Look through the data below for the line with "buf+inv,577,679,0.06140", and transcribe it exactly together with each line after it up to and including the line with "Sequential cell,407,0.2545". Give nothing else.

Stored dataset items
BEGIN
This design comes from an exercise in tuning for a short achievable clock period and few clock cycles on the open sky130 flow, not from production work. Only simulation tests tie the RTL to the original design; equivalence was not proved. Power and IR drop assume default switching activity.

**run.sh**
```bash
#!/bin/bash
# synth_recipe.tcl (not shown) runs the flow's synth.tcl, then flattens the netlist and writes it again
# the make line also repeats each setting of config.mk as NAME=value (left out here)
make -C /OpenROAD-flow-scripts/flow DESIGN_CONFIG=/design/flow/config.mk WORK_HOME=/design/flow/orfs CLKGATE_MAP_FILE= SYNTH_SCRIPT=/design/flow/synth_recipe.tcl finish
```
**config.mk**
```make
export PLATFORM = sky130hd
export DESIGN_NAME = hmmm_core
export DESIGN_NICKNAME = hmmm_core
export VERILOG_FILES = /design/flow/design.v
export SDC_FILE = /design/flow/constraint.sdc
export NUM_CORES = 4
export LEC_CHECK = 0
export CAP_MARGIN = 20
export CORE_MARGIN = 2
export CORE_UTILIZATION = 40
export SLEW_MARGIN = 20
```
**constraint.sdc**
```tcl
create_clock -name core_clock -period 12.0 [get_ports {clk}]
set_input_delay 2.4000 -clock core_clock [delete_from_list [all_inputs] [get_ports {clk}]]
set_output_delay 2.4000 -clock core_clock [all_outputs]
set_load 0.01 [all_outputs]
```
**design.v**
```verilog
module hmmm_core (
    input  wire        clk,
    input  wire        rst,           
    input  wire [8:0]  code_limit,
    input  wire [5:0]  exc_en,        
    input  wire [1:0]  ibp_en,
    input  wire [7:0]  ibp0_addr,
    input  wire [7:0]  ibp1_addr,
    input  wire        cmd_cont,
    input  wire        cmd_step,
    input  wire        cmd_pause,
    input  wire        in_valid,
    input  wire        in_eof,
    input  wire [15:0] in_data,
    output wire        out_valid,
    output wire [15:0] out_data,
    output reg         mem_req,
    output reg         mem_we,
    output reg  [7:0]  mem_addr,
    output reg  [15:0] mem_wdata,
    input  wire        mem_ack,
    input  wire [15:0] mem_rdata,
    output wire [2:0]  state,
    output wire [3:0]  stop_reason,
    output wire [15:0] pc_out,
    output wire [1:0]  bp_hit,
    output wire        exc_valid,
    output wire [2:0]  exc_kind,
    output wire [15:0] exc_epc,
    output wire [15:0] exc_addr,
    input  wire [3:0]  dbg_sel,
    output wire [15:0] dbg_rdata
);
    localparam [2:0] RS_READY   = 3'd0,
                     RS_RUNNING = 3'd1,
                     RS_PAUSED  = 3'd2,
                     RS_HALTED  = 3'd3,
                     RS_AWAIT   = 3'd4;
    localparam [3:0] SR_NONE      = 4'd0,
                     SR_PAUSE     = 4'd1,
                     SR_BREAK     = 4'd2,
                     SR_EXCEPTION = 4'd3,
                     SR_STEP      = 4'd4,
                     SR_HALT      = 4'd5,
                     SR_INPUT_END = 4'd6,
                     SR_FATAL     = 4'd7;
    localparam [2:0] EX_INVALID_INSTR = 3'd1,
                     EX_INVALID_MEM   = 3'd2,
                     EX_OUTSIDE_SEG   = 3'd3,
                     EX_CODE_READ     = 3'd4,
                     EX_CODE_WRITE    = 3'd5,
                     EX_DIV_ZERO      = 3'd6;
    localparam [1:0] PH_FETCH = 2'd0,
                     PH_EXEC  = 2'd1,
                     PH_MEM   = 2'd2,
                     PH_DIV   = 2'd3;
    reg [2:0]  runstate;
    reg [3:0]  reason;
    reg [1:0]  phase;
    reg [15:0] pc;
    reg [15:0] ir;
    reg [15:0] regs [1:15];
    reg        exc_v;
    reg [2:0]  exc_k;
    reg [15:0] exc_pc;
    reg [15:0] exc_a;
    reg [1:0]  hit_ids;
    reg        suppress;
    reg        mask_latch_v;
    reg        mask_latch_w;    
    reg        pause_req;
    reg        step_mode;
    reg [4:0]  div_cnt;
    reg [15:0] div_quo;
    reg [15:0] div_rem;
    reg [15:0] div_den;
    reg        div_qneg;
    reg        div_rneg;
    assign state       = runstate;
    assign stop_reason = reason;
    assign pc_out      = pc;
    assign bp_hit      = hit_ids;
    assign exc_valid   = exc_v;
    assign exc_kind    = exc_k;
    assign exc_epc     = exc_pc;
    assign exc_addr    = exc_a;
    assign dbg_rdata   = (dbg_sel == 4'd0) ? 16'd0 : regs[dbg_sel];
    wire [3:0]  op  = ir[15:12];
    wire [3:0]  fx  = ir[11:8];
    wire [3:0]  fy  = ir[7:4];
    wire [3:0]  fz  = ir[3:0];
    wire [7:0]  fn  = ir[7:0];
    wire [15:0] sn  = {{8{fn[7]}}, fn};
    wire [15:0] rx = (fx == 4'd0) ? 16'd0 : regs[fx];
    wire [15:0] ry = (fy == 4'd0) ? 16'd0 : regs[fy];
    wire [15:0] rz = (fz == 4'd0) ? 16'd0 : regs[fz];
    wire is_sys    = (op == 4'h0);
    wire is_halt   = (ir == 16'h0000);
    wire is_read   = is_sys && (fn == 8'h01);
    wire is_write  = is_sys && (fn == 8'h02);
    wire is_jumpr  = is_sys && (fn == 8'h03);
    wire is_setn   = (op == 4'h1);
    wire is_loadn  = (op == 4'h2);
    wire is_storen = (op == 4'h3);
    wire is_memr   = (op == 4'h4);
    wire is_loadr  = is_memr && (fz == 4'h0);
    wire is_storer = is_memr && (fz == 4'h1);
    wire is_popr   = is_memr && (fz == 4'h2);
    wire is_pushr  = is_memr && (fz == 4'h3);
    wire is_addn   = (op == 4'h5);
    wire is_add    = (op == 4'h6);    
    wire is_sub    = (op == 4'h7);    
    wire is_mul    = (op == 4'h8);
    wire is_div    = (op == 4'h9);
    wire is_mod    = (op == 4'hA);
    wire is_call   = (op == 4'hB);    
    wire is_jeqz   = (op == 4'hC);
    wire is_jnez   = (op == 4'hD);
    wire is_jgtz   = (op == 4'hE);
    wire is_jltz   = (op == 4'hF);
    wire valid_instr = is_halt || is_read || is_write || is_jumpr ||
                       (op != 4'h0 && op != 4'h4) ||
                       is_loadr || is_storer || is_popr || is_pushr;
    wire        is_mem_op = is_loadn || is_storen || is_loadr || is_storer ||
                            is_popr || is_pushr;
    wire        mem_is_write = is_storen || is_storer || is_pushr;
    wire [16:0] mem_ea = (is_loadn || is_storen) ? {9'd0, fn} :
                         is_popr ? ({1'b0, ry} - 17'd1) :
                                   {1'b0, ry};
    wire        mem_oor = (mem_ea[16:8] != 9'd0);    
    wire        mem_in_code = !mem_oor && ({1'b0, mem_ea[7:0]} < code_limit);
    wire        mask_en = mem_is_write ? exc_en[EX_CODE_WRITE - 1] : exc_en[EX_CODE_READ - 1];
    wire        latched = mask_latch_v && (mask_latch_w == mem_is_write);
    wire        mask_stop = mem_in_code && mask_en && !suppress && !latched;
    wire [15:0] alu_add = ry + rz;
    wire [15:0] alu_sub = ry - rz;
    wire [15:0] alu_mul = ry * rz;
    wire [15:0] pc_inc  = pc + 16'd1;
    wire take_branch = (is_jeqz && rx == 16'd0) ||
                       (is_jnez && rx != 16'd0) ||
                       (is_jgtz && !rx[15] && rx != 16'd0) ||
                       (is_jltz && rx[15]);
    wire [1:0] ibp_match = {ibp_en[1] && (pc == {8'd0, ibp1_addr}),
                            ibp_en[0] && (pc == {8'd0, ibp0_addr})};
    wire [16:0] div_trial = {div_rem[14:0], div_quo[15]} - {1'b0, div_den};
    wire [15:0] abs_y = ry[15] ? (16'd0 - ry) : ry;
    wire [15:0] abs_z = rz[15] ? (16'd0 - rz) : rz;
    integer i;
    task finish(input [15:0] next_pc);
        begin
            pc <= next_pc;
            if (next_pc != pc)
                mask_latch_v <= 1'b0;
            suppress <= 1'b0;
            phase <= PH_FETCH;
            if (step_mode) begin
                runstate <= RS_PAUSED;
                reason   <= SR_STEP;
                hit_ids  <= 2'b00;
            end
        end
    endtask
    task fatal(input [2:0] kind, input [15:0] addr);
        begin
            exc_v    <= 1'b1;
            exc_k    <= kind;
            exc_pc   <= pc;
            exc_a    <= addr;
            runstate <= RS_HALTED;
            reason   <= exc_en[kind - 3'd1] ? SR_EXCEPTION : SR_FATAL;
            hit_ids  <= 2'b00;
            phase    <= PH_FETCH;
        end
    endtask
    task write_reg(input [3:0] r, input [15:0] v);
        begin
            if (r != 4'd0)
                regs[r] <= v;
        end
    endtask
    always @(posedge clk) begin
        if (rst) begin
            runstate     <= RS_READY;
            reason       <= SR_NONE;
            phase        <= PH_FETCH;
            pc           <= 16'd0;
            ir           <= 16'd0;
            for (i = 1; i < 16; i = i + 1)
                regs[i] <= 16'd0;
            exc_v        <= 1'b0;
            exc_k        <= 3'd0;
            exc_pc       <= 16'd0;
            exc_a        <= 16'd0;
            hit_ids      <= 2'b00;
            suppress     <= 1'b0;
            mask_latch_v <= 1'b0;
            mask_latch_w <= 1'b0;
            pause_req    <= 1'b0;
            step_mode    <= 1'b0;
            div_cnt      <= 5'd0;
            div_quo      <= 16'd0;
            div_rem      <= 16'd0;
            div_den      <= 16'd0;
            div_qneg     <= 1'b0;
            div_rneg     <= 1'b0;
        end else begin
            if (cmd_pause)
                pause_req <= 1'b1;
            case (runstate)
            RS_READY, RS_PAUSED: begin
                if (cmd_cont || cmd_step) begin
                    step_mode <= cmd_step;
                    if (reason == SR_BREAK || reason == SR_EXCEPTION || reason == SR_STEP)
                        suppress <= 1'b1;
                    runstate <= RS_RUNNING;
                    phase    <= PH_FETCH;
                end
            end
            RS_AWAIT: begin
                if (in_valid) begin
                    if (in_eof) begin
                        runstate <= RS_HALTED;
                        reason   <= SR_INPUT_END;
                        hit_ids  <= 2'b00;
                    end else begin
                        write_reg(fx, in_data);
                        runstate <= RS_RUNNING;
                        finish(pc_inc);
                    end
                end
            end
            RS_RUNNING: begin
                case (phase)
                PH_FETCH: begin
                    if (pause_req) begin
                        pause_req <= 1'b0;
                        runstate  <= RS_PAUSED;
                        reason    <= SR_PAUSE;
                        hit_ids   <= 2'b00;
                    end else if (pc >= {7'd0, code_limit}) begin
                        fatal(EX_OUTSIDE_SEG, pc);
                    end else if (ibp_match != 2'b00 && !suppress) begin
                        runstate <= RS_PAUSED;
                        reason   <= SR_BREAK;
                        hit_ids  <= ibp_match;
                    end else if (mem_ack) begin
                        ir    <= mem_rdata;
                        phase <= PH_EXEC;
                    end
                end
                PH_EXEC: begin
                    if (!valid_instr) begin
                        fatal(EX_INVALID_INSTR, 16'd0);
                    end else if (is_mem_op) begin
                        if (mem_oor) begin
                            fatal(EX_INVALID_MEM, mem_ea[15:0]);
                        end else if (mask_stop) begin
                            exc_v        <= 1'b1;
                            exc_k        <= mem_is_write ? EX_CODE_WRITE : EX_CODE_READ;
                            exc_pc       <= pc;
                            exc_a        <= mem_ea[15:0];
                            mask_latch_v <= 1'b1;
                            mask_latch_w <= mem_is_write;
                            runstate     <= RS_PAUSED;
                            reason       <= SR_EXCEPTION;
                            hit_ids      <= 2'b00;
                            phase        <= PH_FETCH;
                        end else begin
                            phase <= PH_MEM;
                        end
                    end else if (is_div || is_mod) begin
                        if (rz == 16'd0) begin
                            fatal(EX_DIV_ZERO, 16'd0);
                        end else begin
                            div_cnt  <= 5'd0;
                            div_quo  <= abs_y;
                            div_rem  <= 16'd0;
                            div_den  <= abs_z;
                            div_qneg <= ry[15] ^ rz[15];
                            div_rneg <= ry[15];
                            phase    <= PH_DIV;
                        end
                    end else if (is_halt) begin
                        runstate <= RS_HALTED;
                        reason   <= SR_HALT;
                        hit_ids  <= 2'b00;
                        phase    <= PH_FETCH;
                    end else if (is_read) begin
                        runstate <= RS_AWAIT;
                        phase    <= PH_FETCH;
                    end else if (is_write) begin
                        finish(pc_inc);
                    end else if (is_jumpr) begin
                        finish(rx);
                    end else if (is_setn) begin
                        write_reg(fx, sn);
                        finish(pc_inc);
                    end else if (is_addn) begin
                        write_reg(fx, rx + sn);
                        finish(pc_inc);
                    end else if (is_add) begin
                        write_reg(fx, alu_add);
                        finish(pc_inc);
                    end else if (is_sub) begin
                        write_reg(fx, alu_sub);
                        finish(pc_inc);
                    end else if (is_mul) begin
                        write_reg(fx, alu_mul);
                        finish(pc_inc);
                    end else if (is_call) begin
                        write_reg(fx, pc_inc);
                        finish({8'd0, fn});
                    end else begin
                        finish(take_branch ? {8'd0, fn} : pc_inc);
                    end
                end
                PH_MEM: begin
                    if (mem_ack) begin
                        if (is_loadn || is_loadr) begin
                            write_reg(fx, mem_rdata);
                        end else if (is_pushr) begin
                            write_reg(fy, mem_ea[15:0] + 16'd1);
                        end else if (is_popr) begin
                            if (fx != fy)
                                write_reg(fy, mem_ea[15:0]);
                            write_reg(fx, mem_rdata);
                        end
                        finish(pc_inc);
                    end
                end
                PH_DIV: begin
                    if (div_cnt == 5'd16) begin
                        if (is_div)
                            write_reg(fx, div_qneg ? (16'd0 - div_quo) : div_quo);
                        else
                            write_reg(fx, div_rneg ? (16'd0 - div_rem) : div_rem);
                        finish(pc_inc);
                    end else begin
                        div_cnt <= div_cnt + 5'd1;
                        if (!div_trial[16]) begin
                            div_rem <= div_trial[15:0];
                            div_quo <= {div_quo[14:0], 1'b1};
                        end else begin
                            div_rem <= {div_rem[14:0], div_quo[15]};
                            div_quo <= {div_quo[14:0], 1'b0};
                        end
                    end
                end
                endcase
            end
            default: ;   
            endcase
        end
    end
    assign out_valid = (runstate == RS_RUNNING) && (phase == PH_EXEC) && is_write;
    assign out_data  = out_valid ? rx : 16'd0;
    always @(*) begin
        mem_req   = 1'b0;
        mem_we    = 1'b0;
        mem_addr  = 8'd0;
        mem_wdata = 16'd0;
        if (runstate == RS_RUNNING) begin
            if (phase == PH_FETCH && !pause_req && pc < {7'd0, code_limit} &&
                !(ibp_match != 2'b00 && !suppress)) begin
                mem_req  = 1'b1;
                mem_addr = pc[7:0];
            end else if (phase == PH_MEM) begin
                mem_req   = 1'b1;
                mem_we    = mem_is_write;
                mem_addr  = mem_ea[7:0];
                mem_wdata = rx;
            end
        end
    end
endmodule
```
==> run summary <==
==> worst reg2reg max path: stages, from the launching register on <==
cell       delay [ns]
dfxtp_4          0.69
buf_4            0.63
mux4_2           0.60
mux2i_1          0.55
a2bb2oi_1        0.50
inv_1            0.34
nand2_1          0.18
fa_1             0.42
fa_1             0.49
inv_1            0.05
fa_1             0.42
fa_1             0.54
inv_1            0.05
fa_1             0.46
fa_1             0.45
xor2_1           0.16
xnor2_1          0.23
xnor2_1          0.12
xnor2_1          0.23
xnor2_1          0.15
xnor3_1          0.41
xnor3_1          0.27
xnor2_1          0.23
a2111o_1         0.45
a21oi_2          0.85
o22ai_1          0.24
==> kinds of logic (layout without fill, tap and decap cells) <==
family,Yosys count,in the layout,synth area share
compound gates,871,871,0.1525
xor+xnor,190,190,0.04596
fa+ha+maj,219,219,0.09084
buf+inv,577,679,0.06140
flops,407,407,0.2886
mux,449,449,0.2271
other cells,1,19,0.0001011
simple gates,1060,1060,0.1334
==> routing by layer <==
metal | part of all wire | vias up | wire length [um] | global-route usage
met5 | 0.00023 | - | 38 | 0
met4 | 0.067 | 6 | 11200 | 0.1915
met3 | 0.14 | 575 | 22560 | 0.1043
met2 | 0.43 | 2643 | 71950 | 0.5154
met1 | 0.37 | 16830 | 61010 | 0.4454
li1 | - | 14360 | - | -
==> final cells by class <==
type,count,area share
Antenna cell,3,0.0001781
Clock buffer,64,0.03116
Clock inverter,29,0.007122
Inverter,261,0.02324
Multi-Input combinational cell,2805,0.5778
Sequential cell,407,0.2545
Tap cell,1243,0.03689
Timing Repair Buffer,325,0.06915
==> stage by stage <==
stage / utilization / instance area (um^2) / setup WS [ns] / hold slack, ns / instances
after floorplan: - / 37160 / 3.624 / 0.4319 / 3789
after global placement: 0.4415 / 40530 / 2.225 / 0.4405 / 5041
after detailed placement: 0.4416 / 40540 / 2.081 / 0.4453 / 5041
after CTS: 0.4591 / 42150 / 2.081 / 0.4521 / 5134
after global routing: 0.4592 / 42160 / 1.435 / 0.4851 / 5136
final: 0.4593 / 42160 / 2.018 / 0.4533 / 5137
==> registers in the layout, indices dropped and copies added (netlist names), named ones only <==
| register | count |
|---|---|
| div_quo | 16 |
| exc_v | 1 |
| mask_latch_w | 1 |
| exc_pc | 16 |
| div_qneg | 1 |
| pc | 16 |
| mask_latch_v | 1 |
| suppress | 1 |
| phase | 2 |
| div_rem | 16 |
| exc_k | 3 |
| hit_ids | 2 |
| div_den | 16 |
| ir | 16 |
| pause_req | 1 |
| reason | 4 |
| runstate | 3 |
| div_cnt | 5 |
| regs | 256 |
| step_mode | 1 |
| exc_a | 16 |
| div_rneg | 1 |
==> where the power goes <==
group	leakage, nW	internal (W)	total [W]	switching, W
clock network	0.790	0.000866	0.00155	0.000680
logic	10.6	0.00120	0.00342	0.00221
registers	3.86	0.00158	0.00177	0.000187
total	15.2	0.00365	0.00673	0.00308
==> worst min path at each step <==
| stage | startpoint | end | slack (ns) |
|---|---|---|---|
| 2_1_floorplan | div_den[1] | div_den[1] | 0.43 |
| 3_3_place_gp | div_den[4] | div_den[4] | 0.44 |
| 3_5_place_dp | div_den[13] | div_den[13] | 0.45 |
| 4_1_cts | div_den[13] | div_den[13] | 0.45 |
| 5_1_grt | div_den[4] | div_den[4] | 0.49 |
| 6_report | div_den[1] | div_den[1] | 0.45 |
==> cell usage in the layout (no fill, tap or decap), drive strengths merged, types with 17 or more instances in the layout <==
cell type and count:
a22oi 23, nor2 376, clkbuf 64, mux2i 113, edfxtp 256, a31oi 23, a221oi 25, nor3 72
nand2b 22, clkinv 28, dfxtp 151, nand4 25, or3 17, xnor2 118, or2 36, inv 257
o22ai 262, and2 28, nor4 32, o211ai 21, mux4 312, a21o 17, clkdlybuf4s50 192, fa 84
a211oi 64, mux2 24, a21oi 164, xor2 69, nand3b 20, nand3 59, o21ai 129, nor2b 42
nand2 275, ha 135, and3 22, o31ai 21, buf 133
END
Reply -
buf+inv,577,679,0.06140
flops,407,407,0.2886
mux,449,449,0.2271
other cells,1,19,0.0001011
simple gates,1060,1060,0.1334
==> routing by layer <==
metal | part of all wire | vias up | wire length [um] | global-route usage
met5 | 0.00023 | - | 38 | 0
met4 | 0.067 | 6 | 11200 | 0.1915
met3 | 0.14 | 575 | 22560 | 0.1043
met2 | 0.43 | 2643 | 71950 | 0.5154
met1 | 0.37 | 16830 | 61010 | 0.4454
li1 | - | 14360 | - | -
==> final cells by class <==
type,count,area share
Antenna cell,3,0.0001781
Clock buffer,64,0.03116
Clock inverter,29,0.007122
Inverter,261,0.02324
Multi-Input combinational cell,2805,0.5778
Sequential cell,407,0.2545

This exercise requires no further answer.